A series defined as a protest against the Oscar-winning Great Men narratives, in which contemporary celebrities passably reproduce dead celebrities’ mannerisms, Anthology’s edifying “Anti-Biopics” program screens 20 films—and as many modes of historical consciousness.
Peter Watkins’s Edvard Munch (1974) concentrates on its subjects’ social context as much as his life in the years from 1884 through 1895. Heading a cast of recruited amateurs, Geir Westby’s Munch is a spectral presence in his own story, a wallflower in Christiania bohemia who speaks through his diaries. Stretches of this three-hour project seem like dry timeline—but as memories return, fugue-like, one feels Munch’s anxious, mounting sense of life as an unbearable accumulation of sensations.
Also peopled with nonprofessionals are Roberto Rossellini’s Blaise Pascal (1972) and Descartes-focused Cartesius (1974), both part of the director’s late-period turn to formal “educational” histories, in which Professor Rossellini, with Pancinor remote zoom as pointer, probingly burrows into historical tableaux that achieve a grandeur in their mundaneness.
Anxious with discordant electronic music, Pascal shares a sickbed atmosphere and interest in varieties of mordant religious experience with Alain Cavalier’s Thérèse (1986), strobed scenes from the life of French nun Saint Thérèse of Lisieux, who died in her faith, aged 24. Mark Rappaport, meanwhile, argues for the martyrdom of St. Jean in From the Journals of Jean Seberg (1995), narrated by Seberg’s high school classmate, Mary Beth Hurt, who also plays beyond-the-grave Jean in a choppy Breathless wig, back to indict her persecutors: ex-husband Romain Gary, J. Edgar Hoover, and cinematic patriarchy at large. Rappaport’s j’accuse hostility aims to provoke—it’s hard to imagine this hard-faced Jean being so bullied—but the intelligence of Seberg‘s rage is worth confronting.
Less so Walker (1987), the adventures of American expansionist William Walker—a pinch-collared Ed Harris—parting seas of absurd ultraviolence in his unwavering slo-mo advance toward an obscure destiny.

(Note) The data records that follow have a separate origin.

`config.mk`:
```
export PLATFORM = sky130hd
export DESIGN_NAME = armCore
export DESIGN_NICKNAME = d
export VERILOG_FILES = /design/src/logic/armPkg.sv /design/src/logic/alu.sv /design/src/logic/regFile.sv /design/src/logic/datapath.sv /design/src/logic/decoder.sv /design/src/logic/condLogic.sv /design/src/logic/pcUnit.sv /design/src/logic/armCore.sv
export SDC_FILE = /design/constraint.sdc
export NUM_CORES = 1
export LEC_CHECK = 0
export BUFFER_PORTS_ARGS = -buffer_cell sky130_fd_sc_hd__buf_4
export CORE_MARGIN = 10
export CORE_UTILIZATION = 25
export DETAILED_ROUTE_END_ITERATION = 12
export PLACE_DENSITY = 0.49
export SLEW_MARGIN = 20
export SYNTH_ARGS = -nofsm -noshare
export SYNTH_HDL_FRONTEND = slang
export SYNTH_HIERARCHICAL = 1
export SYNTH_SLANG_ARGS = --single-unit
export TNS_END_PERCENT = 100
```
`constraint.sdc`:
```
create_clock -name clk -period 18.5 [get_ports clk]
set_clock_uncertainty 0.1 [all_clocks]
set_input_delay 0.925 -clock clk [delete_from_list [all_inputs] [get_ports clk]]
set_output_delay 0.925 -clock clk [all_outputs]
set_load 0.02 [all_outputs]
```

Going on location to Nicaragua, where Walker led a short-lived dictatorship in the 1850s, director Alex Cox didn’t seem to pack any ideas beyond a parallel to the then-underway Contra War. Compare that to Salvatore Giuliano (1962), Francesco Rosi’s strategic breakdown of another complex outlaw-antihero, a Sicilian separatist both friend to the poor and alleged hired gun in a May Day massacre. Rosi’s abruptly anti-chronological film makes inquisitions on both sides of Giuliano’s 1950 assassination, with the triggerman more closely seen than the putative subject. The all-access, omnipresent documentary style will remind some of The Battle of Algiers—made four years later—but Giuliano is more ambitious, elucidating perfidious power structures in the postwar South.

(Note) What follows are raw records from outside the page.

--- config.mk ---
export PLATFORM = sky130hd
export DESIGN_NAME = ps2_ctrl_top
export DESIGN_NICKNAME = d
export VERILOG_FILES = /design/src/source/ps2_link_pkg.sv /design/src/source/ps2_host_pkg.sv /design/src/source/ps2_ctrl_top.sv /design/src/source/ps2_line_filter.sv /design/src/source/ps2_port.sv /design/src/source/ps2_regs.sv
export VERILOG_INCLUDE_DIRS = /design/src /design/src/source
export SDC_FILE = /design/constraint.sdc
export NUM_CORES = 1
export LEC_CHECK = 0
export ABC_AREA = 1
export BUFFER_PORTS_ARGS = -buffer_cell sky130_fd_sc_hd__buf_2
export CAP_MARGIN = 30
export CORE_ASPECT_RATIO = 0.7
export CORE_UTILIZATION = 65
export CTS_CLUSTER_DIAMETER = 150
export CTS_CLUSTER_SIZE = 28
export DETAILED_ROUTE_END_ITERATION = 7
export PLACE_DENSITY_LB_ADDON = 0.08
export REMOVE_ABC_BUFFERS = 1
export SLEW_MARGIN = 20
export SYNTH_ARGS = -nofsm -noshare
export SYNTH_HDL_FRONTEND = slang
export SYNTH_SLANG_ARGS = --single-unit
export TNS_END_PERCENT = 5
--- constraint.sdc ---
create_clock -name sysclk -period 3.85 [get_ports sysclk]
set_clock_uncertainty 0.2 [all_clocks]
set_input_delay 0.1925 -clock sysclk [delete_from_list [all_inputs] [get_ports sysclk]]
set_output_delay 0.1925 -clock sysclk [all_outputs]
set_load 0.02 [all_outputs]
--- src/source/ps2_consts.svh ---
`ifndef PS2_CONSTS_SVH
`define PS2_CONSTS_SVH

// samples of history kept per ps2 line.
`define PS2_FILTER_DEPTH 8

// host holds the clock low until this timeout counter bit sets.
`define PS2_RING_BIT 12

// default width of the inactivity counter.
`define PS2_TIMEOUT_BITS 24

// width of the register address field on the host bus.
`define PS2_REG_ADDR_BITS 2

// control register after reset, irq off and prescale 0.
`define PS2_PRESCALE_RESET 8'd0

`endif

--- src/source/ps2_link_pkg.sv ---
`default_nettype none

// types shared between the line side blocks.
package ps2_link_pkg;

	// framing engine states.
	typedef enum logic [1:0] {
		ST_IDLE = 2'd0,
		ST_RING = 2'd1,
		ST_SEND = 2'd2,
		ST_RECV = 2'd3
	} port_state_e;

	// filtered lines, filter to port.
	typedef struct packed {
		logic clk_level;
		logic dat_level;
		logic clk_fall;
	} line_sample_t;

	// strobes and received byte, port to registers.
	typedef struct packed {
		logic       istrobe;
		logic       oack;
		logic       timeout;
		logic [7:0] ibyte;
	} port_event_t;

endpackage

`default_nettype wire

--- src/source/ps2_host_pkg.sv ---
`default_nettype none

`include "ps2_consts.svh"

// types seen by the cpu side of the controller.
package ps2_host_pkg;

	typedef enum logic [`PS2_REG_ADDR_BITS-1:0] {
		REG_DATA   = 2'd0,
		REG_STATUS = 2'd1,
		REG_CTRL   = 2'd2
	} reg_addr_e;

	// one bus access, wr and rd are single cycle strobes.
	typedef struct packed {
		logic       wr;
		logic       rd;
		reg_addr_e  addr;
		logic [7:0] wdata;
	} bus_req_t;

	// layout of the status register, bit 0 is rx_valid.
	typedef struct packed {
		logic [1:0]                reserved;
		ps2_link_pkg::port_state_e state;
		logic                      tx_busy;
		logic                      timed_out;
		logic                      overrun;
		logic                      rx_valid;
	} status_t;

endpackage

`default_nettype wire

--- src/source/ps2_ctrl_top.sv ---
`timescale 1ns/10ps
`default_nettype none

`include "ps2_consts.svh"

module ps2_ctrl_top #(
	parameter int TIMEOUT_BITS = `PS2_TIMEOUT_BITS
) (
	input  logic                   sysclk,
	input  logic                   reset,
	input  ps2_host_pkg::bus_req_t bus_req,
	output logic [7:0]             rdata,
	output logic                   irq,
	input  logic                   ps2clk,
	input  logic                   ps2dat,
	output logic                   clk_drive_low,
	output logic                   dat_drive_low
);

	logic                       clk_en;
	logic                       oreq;
	logic [7:0]                 obyte;
	ps2_link_pkg::line_sample_t line;
	ps2_link_pkg::port_event_t  evt;
	ps2_link_pkg::port_state_e  state;

	ps2_line_filter filter_i (
		.sysclk (sysclk),
		.reset  (reset),
		.clk_en (clk_en),
		.ps2clk (ps2clk),
		.ps2dat (ps2dat),
		.line   (line)
	);

	ps2_port #(
		.TIMEOUT_BITS (TIMEOUT_BITS)
	) port_i (
		.sysclk        (sysclk),
		.reset         (reset),
		.clk_en        (clk_en),
		.line          (line),
		.oreq          (oreq),
		.obyte         (obyte),
		.evt           (evt),
		.state         (state),
		.clk_drive_low (clk_drive_low),
		.dat_drive_low (dat_drive_low)
	);

	// registers set the enable rate and steer the port.
	ps2_regs regs_i (
		.sysclk (sysclk),
		.reset  (reset),
		.bus    (bus_req),
		.rdata  (rdata),
		.irq    (irq),
		.clk_en (clk_en),
		.oreq   (oreq),
		.obyte  (obyte),
		.evt    (evt),
		.state  (state)
	);

endmodule

`default_nettype wire

--- src/source/ps2_line_filter.sv ---
`timescale 1ns/10ps
`default_nettype none

`include "ps2_consts.svh"

module ps2_line_filter (
	input  logic                       sysclk,
	input  logic                       reset,
	input  logic                       clk_en,
	input  logic                       ps2clk,
	input  logic                       ps2dat,
	output ps2_link_pkg::line_sample_t line
);

	// oldest samples that must agree before a level flips.
	localparam int AGREE = 6;

	// index 0 is the clock line, index 1 the data line.
	logic [1:0][`PS2_FILTER_DEPTH-1:0] hist;
	logic [1:0]                        level;
	logic [1:0]                        pins;
	logic                              clk_prev;

	assign pins = {ps2dat, ps2clk};

	always_ff @(posedge sysclk or posedge reset) begin
		if (reset) begin
			hist     <= '0;
			level    <= '0;
			clk_prev <= 1'b0;
		end else if (clk_en) begin
			clk_prev <= level[0];
			for (int i = 0; i < 2; i++) begin
				hist[i] <= {hist[i][`PS2_FILTER_DEPTH-2:0], pins[i]};
				// hysteresis, a mixed window keeps the old level.
				if (~|hist[i][`PS2_FILTER_DEPTH-1 -: AGREE])
					level[i] <= 1'b0;
				else if (&hist[i][`PS2_FILTER_DEPTH-1 -: AGREE])
					level[i] <= 1'b1;
			end
		end
	end

	assign line.clk_level = level[0];
	assign line.dat_level = level[1];
	assign line.clk_fall  = clk_prev & ~level[0];

endmodule

`default_nettype wire

--- src/source/ps2_port.sv ---
`timescale 1ns/10ps
`default_nettype none

`include "ps2_consts.svh"

module ps2_port #(
	parameter int TIMEOUT_BITS = `PS2_TIMEOUT_BITS
) (
	input  logic                       sysclk,
	input  logic                       reset,
	input  logic                       clk_en,
	input  ps2_link_pkg::line_sample_t line,
	input  logic                       oreq,
	input  logic [7:0]                 obyte,
	output ps2_link_pkg::port_event_t  evt,
	output ps2_link_pkg::port_state_e  state,
	output logic                       clk_drive_low,
	output logic                       dat_drive_low
);

	// start bit is taken on the idle to recv edge, so 10 remain.
	localparam logic [3:0] RECV_BITS = 4'd10;
	localparam logic [3:0] SEND_BITS = 4'd11;

	logic [10:0]             shift_q;
	logic [3:0]              count_q;
	logic [TIMEOUT_BITS-1:0] time_q;
	logic                    req_hold;
	logic                    req;
	logic                    can_load;
	logic                    shift_end;
	logic                    time_up;
	logic                    opar;

	// a request between enables waits for the next one.
	always_ff @(posedge sysclk or posedge reset) begin
		if (reset)
			req_hold <= 1'b0;
		else if (clk_en)
			req_hold <= 1'b0;
		else if (oreq)
			req_hold <= 1'b1;
	end

	assign req       = oreq | req_hold;
	assign can_load  = (state == ps2_link_pkg::ST_IDLE) || (state == ps2_link_pkg::ST_RECV);
	assign shift_end = (count_q == 4'd0);
	assign time_up   = &time_q;

	// odd parity over the outgoing byte.
	assign opar = ~^obyte;

	always_ff @(posedge sysclk or posedge reset) begin
		if (reset) begin
			state <= ps2_link_pkg::ST_IDLE;
		end else if (clk_en) begin
			if (time_up && !req) begin
				state <= ps2_link_pkg::ST_IDLE;
			end else begin
				case (state)
					ps2_link_pkg::ST_IDLE: begin
						if (req)
							state <= ps2_link_pkg::ST_RING;
						else if (line.clk_fall)
							state <= ps2_link_pkg::ST_RECV;
					end
					ps2_link_pkg::ST_RING: begin
						if (time_q[`PS2_RING_BIT])
							state <= ps2_link_pkg::ST_SEND;
					end
					ps2_link_pkg::ST_SEND: begin
						if (shift_end)
							state <= ps2_link_pkg::ST_IDLE;
					end
					ps2_link_pkg::ST_RECV: begin
						if (req)
							state <= ps2_link_pkg::ST_RING;
						else if (shift_end)
							state <= ps2_link_pkg::ST_IDLE;
					end
					default: state <= ps2_link_pkg::ST_IDLE;
				endcase
			end
		end
	end

	// bit counter, reloaded in idle and while ringing.
	always_ff @(posedge sysclk or posedge reset) begin
		if (reset)
			count_q <= RECV_BITS;
		else if (clk_en) begin
			if (state == ps2_link_pkg::ST_IDLE)
				count_q <= RECV_BITS;
			else if (state == ps2_link_pkg::ST_RING)
				count_q <= SEND_BITS;
			else if (line.clk_fall)
				count_q <= count_q - 4'd1;
		end
	end

	// frame is stop, parity, byte, start with start in bit 0.
	always_ff @(posedge sysclk or posedge reset) begin
		if (reset)
			shift_q <= '0;
		else if (clk_en) begin
			if (req && can_load)
				shift_q <= {1'b1, opar, obyte, 1'b0};
			else if (line.clk_fall && state != ps2_link_pkg::ST_RING)
				shift_q <= {line.dat_level, shift_q[10:1]};
		end
	end

	// inactivity counter, also times the ring phase.
	always_ff @(posedge sysclk or posedge reset) begin
		if (reset)
			time_q <= '0;
		else if (clk_en) begin
			if (line.clk_fall || req)
				time_q <= '0;
			else
				time_q <= time_q + 1'b1;
		end
	end

	// events last a single sysclk, on the enable that ends the frame.
	assign evt.istrobe = clk_en && state == ps2_link_pkg::ST_RECV && shift_end;
	assign evt.oack    = clk_en && state == ps2_link_pkg::ST_SEND && shift_end;
	assign evt.timeout = clk_en && time_up;
	assign evt.ibyte   = shift_q[8:1];

	assign clk_drive_low = (state == ps2_link_pkg::ST_RING);
	assign dat_drive_low = ((state == ps2_link_pkg::ST_RING) ||
		(state == ps2_link_pkg::ST_SEND)) && !shift_q[0];

endmodule

`default_nettype wire

--- src/source/ps2_regs.sv ---
`timescale 1ns/10ps
`default_nettype none

`include "ps2_consts.svh"

module ps2_regs (
	input  logic                      sysclk,
	input  logic                      reset,
	input  ps2_host_pkg::bus_req_t    bus,
	output logic [7:0]                rdata,
	output logic                      irq,
	output logic                      clk_en,
	output logic                      oreq,
	output logic [7:0]                obyte,
	input  ps2_link_pkg::port_event_t evt,
	input  ps2_link_pkg::port_state_e state
);

	// ctrl is irq_en in bit 7 and prescale below it.
	logic [7:0]            ctrl_q;
	logic [7:0]            ctrl_d;
	logic [6:0]            presc_cnt;
	logic [7:0]            rx_byte;
	ps2_host_pkg::status_t status_q;
	ps2_host_pkg::status_t status_d;
	ps2_host_pkg::status_t status_view;
	logic                  wr_data;
	logic                  wr_status;
	logic                  wr_ctrl;
	logic                  rd_data;
	logic                  tx_accept;

	assign wr_data   = bus.wr && bus.addr == ps2_host_pkg::REG_DATA;
	assign wr_status = bus.wr && bus.addr == ps2_host_pkg::REG_STATUS;
	assign wr_ctrl   = bus.wr && bus.addr == ps2_host_pkg::REG_CTRL;
	assign rd_data   = bus.rd && bus.addr == ps2_host_pkg::REG_DATA;
	assign tx_accept = wr_data && !status_q.tx_busy;

	// down counter, enable on the reload cycle.
	always_ff @(posedge sysclk or posedge reset) begin
		if (reset)
			presc_cnt <= '0;
		else if (presc_cnt == 7'd0)
			presc_cnt <= ctrl_q[6:0];
		else
			presc_cnt <= presc_cnt - 7'd1;
	end

	assign clk_en = (presc_cnt == 7'd0);

	always_ff @(posedge sysclk) begin
		if (tx_accept)
			obyte <= bus.wdata;
		if (evt.istrobe)
			rx_byte <= evt.ibyte;
	end

	// flag updates, setting events win over clears.
	always_comb begin
		status_d          = status_q;
		status_d.reserved = '0;
		status_d.state    = ps2_link_pkg::ST_IDLE;
		if (rd_data)
			status_d.rx_valid = 1'b0;
		if (wr_status && bus.wdata[1])
			status_d.overrun = 1'b0;
		if (wr_status && bus.wdata[2])
			status_d.timed_out = 1'b0;
		if (tx_accept)
			status_d.tx_busy = 1'b1;
		if (evt.oack || evt.timeout)
			status_d.tx_busy = 1'b0;
		// idle line timeouts are not errors.
		if (evt.timeout && (status_q.tx_busy || state != ps2_link_pkg::ST_IDLE))
			status_d.timed_out = 1'b1;
		if (evt.istrobe) begin
			if (status_q.rx_valid && !rd_data)
				status_d.overrun = 1'b1;
			status_d.rx_valid = 1'b1;
		end
	end

	assign ctrl_d = wr_ctrl ? bus.wdata : ctrl_q;

	always_ff @(posedge sysclk or posedge reset) begin
		if (reset) begin
			status_q <= '0;
			ctrl_q   <= `PS2_PRESCALE_RESET;
			oreq     <= 1'b0;
			irq      <= 1'b0;
		end else begin
			status_q <= status_d;
			ctrl_q   <= ctrl_d;
			oreq     <= tx_accept;
			// next values, so irq never lags a cleared rx_valid.
			irq      <= status_d.rx_valid & ctrl_d[7];
		end
	end

	always_comb begin
		status_view       = status_q;
		status_view.state = state;
	end

	always_comb begin
		case (bus.addr)
			ps2_host_pkg::REG_DATA:   rdata = rx_byte;
			ps2_host_pkg::REG_STATUS: rdata = status_view;
			ps2_host_pkg::REG_CTRL:   rdata = ctrl_q;
			default:                  rdata = 8'h00;
		endcase
	end

endmodule

`default_nettype wire

==> impl_metrics.json, run 1 <==
{
  "ys_ff_latch": 98,
  "min_period_over_period_pct": 65.96,
  "synth.avg_cell_area_sq_um": 8.487,
  "cts_setup_buffers": 0,
  "setup_viol": 0,
  "arrival_ps": 2410,
  "die_y_um": 74.06,
  "grt_pass1_wl_um": 17240,
  "maxCapViolCount": 0,
  "slowest_delay_ps": 560,
  "synth_commonest_cells": "nand2_1 (137), dfrtp_1 (80), inv_1 (76), nor2_1 (54), o21ai_0 (45)",
  "cts_buffer_depth": 2,
  "rr_startpoint": "regs_i.presc_cnt[0]$_DFF_PP0_",
  "grt_pass1_vias": 3703,
  "synth_seq_area_share_pct": 52.58,
  "clock_latency_ps": 370,
  "netlist_top_cells_area": "dfrtp_1 (42%), nand2_1 (11%), edfxtp_1 (10%)",
  "use_met1_pct": 41.24,
  "synth_edf_count": 16,
  "synth_top_area_share_pct": 41.53,
  "synth_top_area_cell": "dfrtp_1",
  "ir_drop_v": 0.0002527,
  "antenna_found_initial": 0,
  "rows": 25,
  "drc_errors": 0,
  "start_kind": "flop",
  "totalWireLength_um": 10770,
  "tns_ps": 0,
  "min-delay-start": "bus_req[8]",
  "cts_max_level": 3,
  "cts_buffers": 9,
  "synth.most_common_cell": "nand2_1",
  "cp_top_family": "simple AND/OR/NAND/NOR gates",
  "io_pins": 27,
  "setup_ws_ps": 1311,
  "grt_max_degree": 43,
  "syn-instance-count": 568,
  "finalMaxSlewViolations": 0,
  "hold_end": "regs_i.status_q[1]$_DFF_PP0_",
  "cts_root_buf": "clkbuf_8",
  "worst_path_max_delay_cell": "nor3_1",
  "path_class": "flop to flop",
  "postPlaceCellArea_sq_um": 5042,
  "drive_gt1_share_pct": 11.67,
  "cp.required_ps": 3720,
  "coreArea_sq_um": 6944,
  "worstMarginPinSlew_ps": 715.6,
  "place_hpwl_um": 7586,
  "hold_depth": 4,
  "drt_iter0_markers": 343,
  "r2r_setup_slack_ps": 1310,
  "fin_crit_ps": 2539,
  "die_area_sq_um": 7771,
  "path_buf_inv": 2,
  "wl_per_cell_um": 15.14,
  "p_leak_nw": 2.538,
  "place.gp.congestion": 0.8690,
  "yosysWarnings": 0,
  "maxSlewHeadroom_pct": 52.29,
  "start_util_pct": 69.42,
  "post_drt_via_cell_ratio": 5.594,
  "syn_to_final_growth_pct": 11.76,
  "grtUsageTotal_pct": 29.58,
  "dp_slack_ps": 1250,
  "grt_util_met3_pct": 6.748,
  "p_per_area_nw_per_um2": 471.5,
  "finalInstanceArea_sq_um": 5388,
  "p_total_mw": 2.540,
  "cts_sinks": 98,
  "cts_resized": 0,
  "cp_cell_sequence": "inv_1, ha_1, nand2_2, nor2_4, nand2_4, nor3_1, clkbuf_2",
  "syn-cell-area_sq_um": 4821,
  "r2r_cells": 7,
  "portBuffers": 26,
  "final_nets": 637,
  "timing.fmax_ghz": 0.3938,
  "cts_tree": "built",
  "grt_busiest_layer": "met2",
  "grt_overflow": 0,
  "crit_fanout": 42,
  "status": "completed",
  "async_reset_ff_share_pct": 83.67,
  "rsz0062_at_grt": "false",
  "synth_ff_type": "dfrtp_1",
  "n_antenna_cell": 0,
  "synthDistinctLibCells": 40,
  "cp-end-kind": "flop",
  "ant_nets": 0,
  "drt_first_pass_iters": 6,
  "rr_endpoint": "regs_i.rx_byte[5]$_DFFE_PP_",
  "chipWidth_um": 104.9,
  "hold_class": "input port to flop",
  "met2_usage_pct": 45.62,
  "hold_viol": 0,
  "vias": 3977,
  "path_clk_slew_ps": 100
}
[through the flow]
stage	instances	hold slack (ps)	util, %
after floorplan	557	91.37	-
after global placement	678	182.5	72.22
final	711	113.6	77.59
after detailed placement	680	-4.773	72.61
after global routing	711	117.7	77.59
after CTS	710	104.7	77.51
[state kept, by name, summed over array words and instances, names as in the netlist]
signal	cells
regs_i.ctrl_q	8
port_i.req_hold	1
regs_i.obyte	8
port_i.shift_q	11
port_i.count_q	4
filter_i.hist	16
port_i.state	2
regs_i.presc_cnt	7
regs_i.rx_byte	8
regs_i.irq	1
filter_i.level	2
regs_i.status_q	4
filter_i.clk_prev	1
port_i.time_q	24
regs_i.oreq	1
[timing repair]
action / 4_1_cts / 5_1_grt
hold endpoints to repair: 84 / 0
hold buffers: 15 / 0
endpoints found under the setup margin: 0 / 0
[report_power, final]
part | switching (mW) | internal, mW | total, mW | leakage (nW)
clock network | 0.362 | 0.304 | 0.666 | 0.0977
registers | 0.0940 | 1.18 | 1.27 | 1.21
logic | 0.409 | 0.195 | 0.604 | 1.23
total | 0.865 | 1.68 | 2.54 | 2.54
[final cells by class]
cell class	instances	area [sq um]
clock buffer	10	127.6
clock inverter	5	62.56
fill	488	1556
inverter	82	314.1
multi-input combinational	377	1911
sequential	98	2535
tap	94	117.6
timing repair buffer	45	320.3
[how the worst max path moves through the flow]
stage	startpoint	end	slack [ps]	cells after the start
5_1_grt	regs_i.presc_cnt[0]$_DFF_PP0_	regs_i.rx_byte[5]$_DFFE_PP_	1190	7
3_3_place_gp	regs_i.presc_cnt[0]$_DFF_PP0_	regs_i.rx_byte[3]$_DFFE_PP_	1320	6
2_1_floorplan	reset	filter_i.clk_prev$_DFFE_PP0P_	1350	1
6_report	regs_i.presc_cnt[0]$_DFF_PP0_	regs_i.rx_byte[5]$_DFFE_PP_	1310	7
3_5_place_dp	regs_i.presc_cnt[0]$_DFF_PP0_	regs_i.rx_byte[2]$_DFFE_PP_	1250	6
4_1_cts	regs_i.presc_cnt[0]$_DFF_PP0_	regs_i.rx_byte[1]$_DFFE_PP_	1220	6
[placed cells by master (no fill, tap or decap), types with 2 or more instances in the layout]
| cell type | netlist | routed |
|---|---|---|
| a21oi_1 | 26 | 26 |
| a31oi_1 | 4 | 4 |
| buf_2 | 4 | 26 |
| buf_4 | 2 | 2 |
| clkbuf_8 | 0 | 9 |
| dfrtp_1 | 80 | 80 |
| dfstp_2 | 2 | 2 |
| dlygate4sd3_1 | 0 | 15 |
| edfxtp_1 | 16 | 16 |
| ha_1 | 8 | 8 |
| inv_1 | 76 | 75 |
| inv_2 | 4 | 4 |
| inv_4 | 2 | 3 |
| inv_6 | 0 | 2 |
| nand2_1 | 137 | 137 |
| nand2_2 | 5 | 5 |
| nand2_4 | 2 | 2 |
| nand3_1 | 19 | 19 |
| nand4_1 | 6 | 6 |
| nor2_1 | 54 | 54 |
| nor2_2 | 5 | 5 |
| nor2_4 | 4 | 4 |
| nor3_1 | 14 | 14 |
| nor4_1 | 4 | 3 |
| o211ai_1 | 9 | 9 |
| o21ai_0 | 45 | 45 |
| o21ai_1 | 5 | 5 |
| o221ai_1 | 3 | 3 |
| o31ai_1 | 3 | 3 |
| xnor2_1 | 6 | 6 |
| xor2_1 | 8 | 8 |
[worst reg2reg max path, cell delays in order, from the launching register on]
cell      delay (ps)
dfrtp_1          380
inv_1             90
ha_1             200
nand2_2           90
nor2_4           140
nand2_4          280
nor3_1           570
clkbuf_2         290
[cells by family after synthesis]
group,share of synthesized area (%)
flops,52.58
xor+xnor,2.544
compound gates,12.15
buf+inv,7.916
fa+ha+maj,2.076
simple gates,22.74
[per-layer routing]
layer / share of wire (%) / routed length, um
met3: 6.6 / 711
met2: 44 / 4752
met5: 0 / 0
met4: 2.2 / 236
met1: 47 / 5065
Note: power is estimated with default switching activity, not from simulation.
==> inputs of run 2 (changes only) <==
--- a/config.mk
+++ b/config.mk
@@ -10,7 +10,7 @@
 export BUFFER_PORTS_ARGS = -buffer_cell sky130_fd_sc_hd__buf_2
 export CAP_MARGIN = 30
 export CORE_ASPECT_RATIO = 0.7
-export CORE_UTILIZATION = 65
+export CORE_UTILIZATION = 55
 export CTS_CLUSTER_DIAMETER = 150
 export CTS_CLUSTER_SIZE = 28
 export DETAILED_ROUTE_END_ITERATION = 7
==> constraint.sdc (replaced) <==
create_clock -name sysclk -period 2.2 [get_ports sysclk]
set_clock_uncertainty 0.2 [all_clocks]
set_input_delay 0.11 -clock sysclk [delete_from_list [all_inputs] [get_ports sysclk]]
set_output_delay 0.11 -clock sysclk [all_outputs]
set_load 0.02 [all_outputs]
==> run 2 against run 1 <==
Maximum frequency is 28% higher. Sequential share of layout area shrank 2.0 points. Flip-flop and latch count stayed put. Utilization is 11 points lower. Critical path depth up 4. Register-to-register slack worse by 1100 ps. Critical endpoint is now port_i.time_q[19]$_DFFE_PP0P_. Critical path type unchanged. Clock power is 140% higher.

The historical film is not just a survey of the subject’s era, but also a history of when the film was made, as in two “Anti-Biopics” seeking analogies to the ’70s permissiveness and macho peacocking: Ken Russell’s Listzomania (1975) and Federico’s Fellini’s Casanova (1976). Russell’s campy, buffoonish film novelty-casts Roger Daltrey as proto rock-star piano virtuoso Franz Liszt, while Donald Sutherland heads a cast of 600 wigs as the Venetian diarist and cocksman.
Casanova, the last of Fellini’s debauched cosmopolitans, tours the continent without leaving the cathedral-like studios of Cinecittà. Sutherland, in a wholly stylized performance, shows himself to the camera in profile, imitating his character’s flyleaf portrait; Fellini described his star as “a sperm-filled waxwork with the eyes of a masturbator.” Casanova is last seen dancing on a frozen Grand Canal with a female automaton, an 18th-century RealDoll—a scene that arguably has more reverberating relevance than Listzomania‘s climax, with Daltrey piloting a rainbow organ-spaceship while singing the execrable “Peace at Last.”